WHAT YOU HAVE TO DO
Count how many lines in the entries below hold the string "handshake", and respond with that number only.

***** EXERCISE DATA *****

$ cat src/rtl/shift_add_multiplier.sv
// shift_add_multiplier: sequential shift-and-add multiplier, one partial
// product per clock, start/done handshake, 2*WIDTH-bit exact product.
// Optional build macro SIGNED_MUL_EN: treat a/b as two's complement
// (magnitudes are multiplied and the sign is applied when the product is
// registered). Without the macro the unit is purely unsigned.
module shift_add_multiplier #(
  parameter int WIDTH = 8
) (
  input  logic                 clk,
  input  logic                 rst_n,
  input  logic                 start,
  input  logic [WIDTH-1:0]     a,
  input  logic [WIDTH-1:0]     b,
  output logic                 busy,
  output logic                 done,
  output logic [2*WIDTH-1:0]   product
);

  localparam int CW = $clog2(WIDTH);
  localparam logic [CW-1:0] CNT_ONE  = CW'(1);
  localparam logic [CW-1:0] CNT_LAST = CW'(WIDTH - 1);
`ifdef SIGNED_MUL_EN
  localparam logic [WIDTH-1:0]   ONE_W  = WIDTH'(1);
  localparam logic [2*WIDTH-1:0] ONE_2W = (2*WIDTH)'(1);
`endif

  typedef enum logic [1:0] {
    ST_IDLE = 2'd0,
    ST_RUN  = 2'd1,
    ST_DONE = 2'd2
  } state_t;

  state_t                state_r;
  logic [WIDTH-1:0]      mcand_r;
  logic [WIDTH-1:0]      acc_hi_r;
  logic [WIDTH-1:0]      acc_lo_r;
  logic [CW-1:0]         count_r;
  logic                  busy_r;
  logic                  done_r;
  logic [2*WIDTH-1:0]    product_r;

  logic [WIDTH-1:0]      mcand_load_s;
  logic [WIDTH-1:0]      mplier_load_s;
  logic [WIDTH-1:0]      addend_s;
  logic [WIDTH:0]        sum_s;
  logic [WIDTH-1:0]      acc_hi_next_s;
  logic [WIDTH-1:0]      acc_lo_next_s;
  logic [2*WIDTH-1:0]    result_s;

`ifdef SIGNED_MUL_EN
  logic                  neg_r;
  logic                  neg_load_s;

  // Two's complement magnitude; the most-negative value maps to 2^(WIDTH-1).
  function automatic logic [WIDTH-1:0] magnitude(input logic [WIDTH-1:0] v);
    magnitude = v[WIDTH-1] ? (~v + ONE_W) : v;
  endfunction
`endif

  // Operand values captured when a start request is accepted.
  always_comb begin
`ifdef SIGNED_MUL_EN
    mcand_load_s  = magnitude(a);
    mplier_load_s = magnitude(b);
    neg_load_s    = a[WIDTH-1] ^ b[WIDTH-1];
`else
    mcand_load_s  = a;
    mplier_load_s = b;
`endif
  end

  // One accumulate step: WIDTH-bit add with carry, then shift the carry into acc_hi.
  always_comb begin
    addend_s      = acc_lo_r[0] ? mcand_r : {WIDTH{1'b0}};
    sum_s         = {1'b0, acc_hi_r} + {1'b0, addend_s};
    acc_hi_next_s = sum_s[WIDTH:1];
    acc_lo_next_s = {sum_s[0], acc_lo_r[WIDTH-1:1]};
  end

  // Final product as it will be registered on the last RUN step.
`ifdef SIGNED_MUL_EN
  always_comb begin
    if (neg_r) begin
      result_s = ~{acc_hi_next_s, acc_lo_next_s} + ONE_2W;
    end else begin
      result_s = {acc_hi_next_s, acc_lo_next_s};
    end
  end
`else
  always_comb begin
    result_s = {acc_hi_next_s, acc_lo_next_s};
  end
`endif

  // Control FSM with datapath registers and registered handshake outputs.
  always_ff @(posedge clk or negedge rst_n) begin
    if (!rst_n) begin
      state_r   <= ST_IDLE;
      mcand_r   <= {WIDTH{1'b0}};
      acc_hi_r  <= {WIDTH{1'b0}};
      acc_lo_r  <= {WIDTH{1'b0}};
      count_r   <= {CW{1'b0}};
      busy_r    <= 1'b0;
      done_r    <= 1'b0;
      product_r <= {(2*WIDTH){1'b0}};
`ifdef SIGNED_MUL_EN
      neg_r     <= 1'b0;
`endif
    end else begin
      case (state_r)
        ST_IDLE: begin
          done_r <= 1'b0;
          if (start) begin
            mcand_r  <= mcand_load_s;
            acc_hi_r <= {WIDTH{1'b0}};
            acc_lo_r <= mplier_load_s;
            count_r  <= {CW{1'b0}};
`ifdef SIGNED_MUL_EN
            neg_r    <= neg_load_s;
`endif
            busy_r   <= 1'b1;
            state_r  <= ST_RUN;
          end else begin
            busy_r   <= 1'b0;
            state_r  <= ST_IDLE;
          end
        end
        ST_RUN: begin
          // start is deliberately ignored here.
          acc_hi_r <= acc_hi_next_s;
          acc_lo_r <= acc_lo_next_s;
          count_r  <= count_r + CNT_ONE;
          if (count_r == CNT_LAST) begin
            product_r <= result_s;
            busy_r    <= 1'b0;
            done_r    <= 1'b1;
            state_r   <= ST_DONE;
          end else begin
            busy_r    <= 1'b1;
            done_r    <= 1'b0;
            state_r   <= ST_RUN;
          end
        end
        ST_DONE: begin
          done_r <= 1'b0;
          if (start) begin
            mcand_r  <= mcand_load_s;
            acc_hi_r <= {WIDTH{1'b0}};
            acc_lo_r <= mplier_load_s;
            count_r  <= {CW{1'b0}};
`ifdef SIGNED_MUL_EN
            neg_r    <= neg_load_s;
`endif
            busy_r   <= 1'b1;
            state_r  <= ST_RUN;
          end else begin
            busy_r   <= 1'b0;
            state_r  <= ST_IDLE;
          end
        end
        default: begin
          busy_r  <= 1'b0;
          done_r  <= 1'b0;
          state_r <= ST_IDLE;
        end
      endcase
    end
  end

  assign busy    = busy_r;
  assign done    = done_r;
  assign product = product_r;

endmodule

*****

RESPONSE TO THE EXERCISE
2